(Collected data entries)
**config.mk**
```make
export PLATFORM = sky130hd
export DESIGN_NAME = lpw_wake_ctrl
export DESIGN_NICKNAME = d
export VERILOG_FILES = /design/src/rtl/lpw_wake_ctrl.v
export VERILOG_INCLUDE_DIRS = /design/src /design/src/shared
export SDC_FILE = /design/constraint.sdc
export NUM_CORES = 1
export LEC_CHECK = 0
export BUFFER_PORTS_ARGS = -buffer_cell sky130_fd_sc_hd__buf_2
export CORE_MARGIN = 10
export CORE_UTILIZATION = 45
export CTS_CLUSTER_SIZE = 25
export DETAILED_ROUTE_END_ITERATION = 16
export PLACE_DENSITY_LB_ADDON = 0.08
export SLEW_MARGIN = 20
export SYNTH_ARGS = -nofsm -noshare
export SYNTH_HDL_FRONTEND = slang
export SYNTH_SLANG_ARGS = --single-unit
export TNS_END_PERCENT = 20
```
**constraint.sdc**
```tcl
create_clock -name clk_i -period 1.9 [get_ports clk_i]
set_input_delay 0.285 -clock clk_i [delete_from_list [all_inputs] [get_ports clk_i]]
set_output_delay 0.285 -clock clk_i [all_outputs]
set_load 0.02 [all_outputs]
```
File: src/wws_pkg.sv
// Package: constants for the window watchdog and reset supervisor
//
// Overview of operation
// Too slow or fast clear: resets and fault low
// Register bit enables too-fast detection separately
// Select pin gates watchdog; disabled holds secondary reset
// Register bit: latch or pulse resets on error
// Fifth watchdog reset latches both resets low
// Reset counter cleared by clear, select, disable
// Ten consecutive too-fast detections force reset, fault
// Fast counter cleared by reset, clear, select, disable
// Interval counter restarts on clear, reset, detection, select
// Start-up window; first clear pulse starts monitoring
// Five start-up resets without clear latch off
// Disabled watchdog skips the start-up window
// Secondary reset released after in-window clear pulse
// Regulator good starts delay; then primary reset high
// Regulator drop: both resets low; recovery via delay
// Primary reset low always lasts full delay
// Reset pin mismatch: resets released, fault latched
// Any abnormality latches fault and status bit together
// Fault pin mismatch flags abnormality, latches fault
// Fault high only when all normal and cleared
// Oscillator fault: supplies off, resets low, fault
// Logic runs from nominal 50 MHz oscillator
// Timeouts and delays are configurable cycle counts
package wws_pkg;

  // ------------------------------------------------------------
  // Timing
  // ------------------------------------------------------------
  localparam int unsigned CLK_HZ = 50_000_000;
  localparam int unsigned STARTUP_WIN_MS = 256;
  localparam longint unsigned STARTUP_WIN_CYC = longint'(STARTUP_WIN_MS) * CLK_HZ / 1000;
  localparam int unsigned SLOW_CYC_DEF = 1_000_000;
  localparam int unsigned FAST_CYC_DEF = 50_000;
  localparam int unsigned POR_CYC_DEF = 500_000;
  localparam int unsigned RST_PULSE_CYC = 64;
  localparam int unsigned RST_LATCH_CNT = 5;
  localparam int unsigned FAST_LIMIT = 10;

  // ------------------------------------------------------------
  // Register map (word addresses on the plain port)
  // ------------------------------------------------------------
  localparam logic [3:0] ADDR_CTRL = 4'h0;
  localparam logic [3:0] ADDR_STAT = 4'h1;
  localparam logic [3:0] ADDR_STATE = 4'h2;
  localparam int CTRL_FAST_EN = 0;
  localparam int CTRL_LATCH = 1;
  localparam logic [1:0] CTRL_RESET = 2'h1;

  // Status bits (write one to clear)
  localparam int ST_SLOW = 0;
  localparam int ST_FAST = 1;
  localparam int ST_RCNT = 2;
  localparam int ST_RPIN = 3;
  localparam int ST_FPIN = 4;
  localparam int ST_OSC = 5;
  localparam int ST_UV = 6;
  localparam int ST_W = 7;

  // Watchdog phase
  typedef enum logic [3:0] {
    WWS_OFF = 4'h1,
    WWS_WAIT = 4'h2,
    WWS_RUN = 4'h4,
    WWS_LOCK = 4'h8
  } wws_state_t;

endpackage : wws_pkg
<file path="src/rtl/scv_params.svh">
// Constants for the coincidence voter: counts, widths, reset values.
// Assumes inclusion by the voter package, the voter module and the bound property checker.
`ifndef SCV_PARAMS_SVH
`define SCV_PARAMS_SVH
`define SCV_NDIV        4
`define SCV_NVAR        8
`define SCV_VOTE_MIN    3'h2
`define SCV_RESET_NS    2000
`define SCV_CLK_NS      10
`define SCV_RESET_CYC   (`SCV_RESET_NS / `SCV_CLK_NS)
`define SCV_CNT_W       16
`define SCV_DIAG_W      16
`endif

</file>
<file path="src/rtl/scv_pkg.sv">
// Types for the coincidence voter.
// Assumes scv_params.svh is reachable by bare name.
`include "scv_params.svh"
package scv_pkg;
  // Per-division trip inputs: one bit per process variable.
  typedef logic [`SCV_NVAR-1:0] scv_var_t;
  // Status bundle for isolated indication outputs.
  typedef struct packed {
    logic [`SCV_NDIV-1:0] div_trip;
    logic                 man_a;
    logic                 man_b;
    logic                 full_scram;
    logic                 reset_ok;
    logic [1:0]           test_mode;
    logic [5:0]           spare;
  } scv_stat_t;
  // Operating mode selector position, one-hot.
  typedef enum logic [3:0] {
    SCV_MODE_SHUTDOWN = 4'h1,
    SCV_MODE_REFUEL   = 4'h2,
    SCV_MODE_STARTUP  = 4'h4,
    SCV_MODE_RUN      = 4'h8
  } scv_mode_t;
  // Reset sequencer states, one-hot.
  typedef enum logic [2:0] {
    SCV_ST_NORMAL  = 3'h1,
    SCV_ST_SEALED  = 3'h2,
    SCV_ST_RESETOK = 3'h4
  } scv_state_t;
  // Test selection.
  typedef enum logic [1:0] {
    SCV_TEST_NONE = 2'h0,
    SCV_TEST_CHAN = 2'h1,
    SCV_TEST_DIV  = 2'h2,
    SCV_TEST_SYS  = 2'h3
  } scv_test_t;
endpackage

</file>
<file path="src/rtl/scv_voter.sv">
// Coincidence voter with seal-in, delayed reset and isolated status.
// Assumes synchronous inputs; trip inputs are active high "trip", with a
// separate healthy bit per channel so a lost input reads as a trip.
// A partial division trip seals in and clears only with the next accepted reset.
// Solenoid outputs are high when energised; a scram drives them low.
// Out-of-service divisions are masked from their own trip and from the scram vote.
// Reset is refused while any live trip cause remains, even after the delay.
`timescale 1ns/100ps
`include "scv_params.svh"
module scv_voter (
  input  wire logic                         clk,
  input  wire logic                         rstn,
  input  wire scv_pkg::scv_var_t [`SCV_NDIV-1:0] chan_trip,
  input  wire logic [`SCV_NDIV-1:0]         chan_healthy,
  input  wire logic [`SCV_NDIV-1:0]         chan_bypass,
  input  wire logic [`SCV_NDIV-1:0]         div_oos,
  input  wire scv_pkg::scv_var_t            var_permit,
  input  wire logic [3:0]                   mode_sel,
  input  wire logic                         man_sw_a,
  input  wire logic                         man_sw_b,
  input  wire logic                         oper_reset,
  input  wire logic [1:0]                   test_sel,
  input  wire logic [`SCV_NDIV-1:0]         test_inject,
  output logic [`SCV_NDIV-1:0]              div_trip_ff,
  output logic                              sol_a_energ_ff,
  output logic                              sol_b_energ_ff,
  output logic                              dump_valve_a_ff,
  output logic                              dump_valve_b_ff,
  output logic                              rod_runin_ff,
  output logic                              man_path_a_ff,
  output logic                              man_path_b_ff,
  output scv_pkg::scv_stat_t                status_ff
);

  // ********************************************************************
  // Voting functions
  // ********************************************************************
  // Counts the set inputs.
  function automatic logic [2:0] scv_count(input logic [`SCV_NDIV-1:0] v);
    logic [2:0] n;
    n = 3'h0;
    for (int i = 0; i < `SCV_NDIV; i++) begin
      n = n + {2'h0, v[i]};
    end
    return n;
  endfunction

  // True for two or more set inputs; a bypassed input is forced low beforehand,
  // which turns two of four into two of three.
  function automatic logic scv_vote(input logic [`SCV_NDIV-1:0] v);
    return scv_count(v) >= `SCV_VOTE_MIN;
  endfunction

  // ********************************************************************
  // Channel conditioning and automatic divisions
  // ********************************************************************
  scv_pkg::scv_var_t [`SCV_NDIV-1:0] eff_trip;
  logic [`SCV_NVAR-1:0]              var_coinc;
  logic                              auto_div_cond;
  // Channel test forces a whole channel, division test forces a division trip
  // and system test forces a scram; none of them touches the manual paths.
  wire  logic                        div_test   = test_sel == scv_pkg::SCV_TEST_DIV;
  wire  logic                        sys_test   = test_sel == scv_pkg::SCV_TEST_SYS;
  wire  logic                        chan_test  = test_sel == scv_pkg::SCV_TEST_CHAN;

  // Only the first bypass is honoured so a second bypass cannot weaken voting.
  logic [`SCV_NDIV-1:0] byp_eff;
  assign byp_eff = chan_bypass & (~chan_bypass + `SCV_NDIV'h1);

  // A lost channel reads as tripped on every variable; a bypassed one never trips.
  always_comb begin
    for (int d = 0; d < `SCV_NDIV; d++) begin
      if (byp_eff[d]) begin
        eff_trip[d] = '0;
      end else if (!chan_healthy[d]) begin
        eff_trip[d] = '1;
      end else begin
        eff_trip[d] = chan_trip[d] | ({`SCV_NVAR{chan_test & test_inject[d]}});
      end
    end
    for (int v = 0; v < `SCV_NVAR; v++) begin
      logic [`SCV_NDIV-1:0] col;
      col = '0;
      for (int d = 0; d < `SCV_NDIV; d++) begin
        col[d] = eff_trip[d][v];
      end
      // Two of the remaining three with one bypass, else two of four.
      var_coinc[v] = scv_vote(col) & var_permit[v];
    end
    auto_div_cond = |var_coinc;
  end

  // All divisions share the one automatic vote; out-of-service divisions stay untripped.
  logic [`SCV_NDIV-1:0] div_cond;
  assign div_cond = ({`SCV_NDIV{auto_div_cond}} | ({`SCV_NDIV{div_test}} & test_inject)) & ~div_oos;

  // Sealed division trips still count, so two divisions tripping apart still scram.
  wire logic auto_full = scv_vote(div_trip_ff | (div_cond & ~div_oos));
  wire logic sys_full  = sys_test & (|test_inject);

  // ********************************************************************
  // Manual paths, fully separate from automatic voting
  // ********************************************************************
  // The manual terms read only the switches and the mode selector, never the vote.
  wire logic shutdown_pos = mode_sel == scv_pkg::SCV_MODE_SHUTDOWN;
  wire logic man_cond     = (man_sw_a & man_sw_b) | shutdown_pos;

  // ********************************************************************
  // Seal-in and delayed reset
  // ********************************************************************
  // The state machine only gates the operator reset; the trip outputs are held
  // by their own seal-in terms below.
  scv_pkg::scv_state_t     st_ff;
  scv_pkg::scv_state_t     nxt_st;
  logic [`SCV_CNT_W-1:0]   cnt_ff;
  logic [`SCV_CNT_W-1:0]   nxt_cnt;
  logic                    full_ff;

  wire logic full_now   = auto_full | sys_full | man_cond;
  // Only live causes refuse a reset; the sealed trips must not block their own clearing.
  wire logic cause_now  = scv_vote(div_cond) | sys_full | man_cond;
  wire logic reset_take = (st_ff == scv_pkg::SCV_ST_RESETOK) & oper_reset & ~cause_now;
  // The counter starts at the sealing edge, so the delay runs from the scram itself.
  wire logic cnt_done   = cnt_ff >= `SCV_CNT_W'(`SCV_RESET_CYC - 1);

  always_comb begin
    nxt_st  = st_ff;
    nxt_cnt = cnt_ff;
    case (st_ff)
      scv_pkg::SCV_ST_NORMAL: begin
        nxt_cnt = '0;
        if (full_now) begin
          nxt_st = scv_pkg::SCV_ST_SEALED;
        end
      end
      scv_pkg::SCV_ST_SEALED: begin
        nxt_cnt = cnt_ff + `SCV_CNT_W'h1;
        if (cnt_done) begin
          nxt_st = scv_pkg::SCV_ST_RESETOK;
        end
      end
      scv_pkg::SCV_ST_RESETOK: begin
        if (reset_take) begin
          nxt_st = scv_pkg::SCV_ST_NORMAL;
        end
      end
      default: begin
        nxt_st = scv_pkg::SCV_ST_SEALED;
      end
    endcase
  end

  // Once set, the scram term drops only on an accepted reset.
  wire logic nxt_full = (full_now | full_ff) & ~reset_take;

  always_ff @(posedge clk) begin
    if (!rstn) begin
      st_ff          <= scv_pkg::SCV_ST_NORMAL;
      cnt_ff         <= '0;
      full_ff        <= 1'b0;
      div_trip_ff    <= '0;
      man_path_a_ff  <= 1'b0;
      man_path_b_ff  <= 1'b0;
    end else begin
      st_ff          <= nxt_st;
      cnt_ff         <= nxt_cnt;
      full_ff        <= nxt_full;
      div_trip_ff    <= div_cond | (div_trip_ff & ~{`SCV_NDIV{reset_take}});
      man_path_a_ff  <= man_cond | (man_path_a_ff & ~reset_take);
      man_path_b_ff  <= man_cond | (man_path_b_ff & ~reset_take);
    end
  end

  // ********************************************************************
  // Actuator and isolated status outputs
  // ********************************************************************
  // Every actuator follows the one sealed scram term, so run-in, both dump valves
  // and both solenoid drives always change on the same edge.
  always_ff @(posedge clk) begin
    if (!rstn) begin
      sol_a_energ_ff  <= 1'b1;
      sol_b_energ_ff  <= 1'b1;
      dump_valve_a_ff <= 1'b0;
      dump_valve_b_ff <= 1'b0;
      rod_runin_ff    <= 1'b0;
      status_ff       <= '0;
    end else begin
      sol_a_energ_ff  <= ~nxt_full;
      sol_b_energ_ff  <= ~nxt_full;
      dump_valve_a_ff <= nxt_full;
      dump_valve_b_ff <= nxt_full;
      rod_runin_ff    <= nxt_full;
      // Status is a registered copy that nothing in the trip path reads.
      status_ff.div_trip   <= div_trip_ff;
      status_ff.man_a      <= man_path_a_ff;
      status_ff.man_b      <= man_path_b_ff;
      status_ff.full_scram <= full_ff;
      status_ff.reset_ok   <= st_ff == scv_pkg::SCV_ST_RESETOK;
      // The test selection is echoed so that indication shows a test in force.
      status_ff.test_mode  <= test_sel;
      status_ff.spare      <= '0;
    end
  end

endmodule

</file>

WORK INSTRUCTION =
The required output is every line above from the one with "holds secondary reset" down to the one with "force reset, fault", restated word for word, ends included.

SOLUTION TO THE EXERCISE =
// Select pin gates watchdog; disabled holds secondary reset
// Register bit: latch or pulse resets on error
// Fifth watchdog reset latches both resets low
// Reset counter cleared by clear, select, disable
// Ten consecutive too-fast detections force reset, fault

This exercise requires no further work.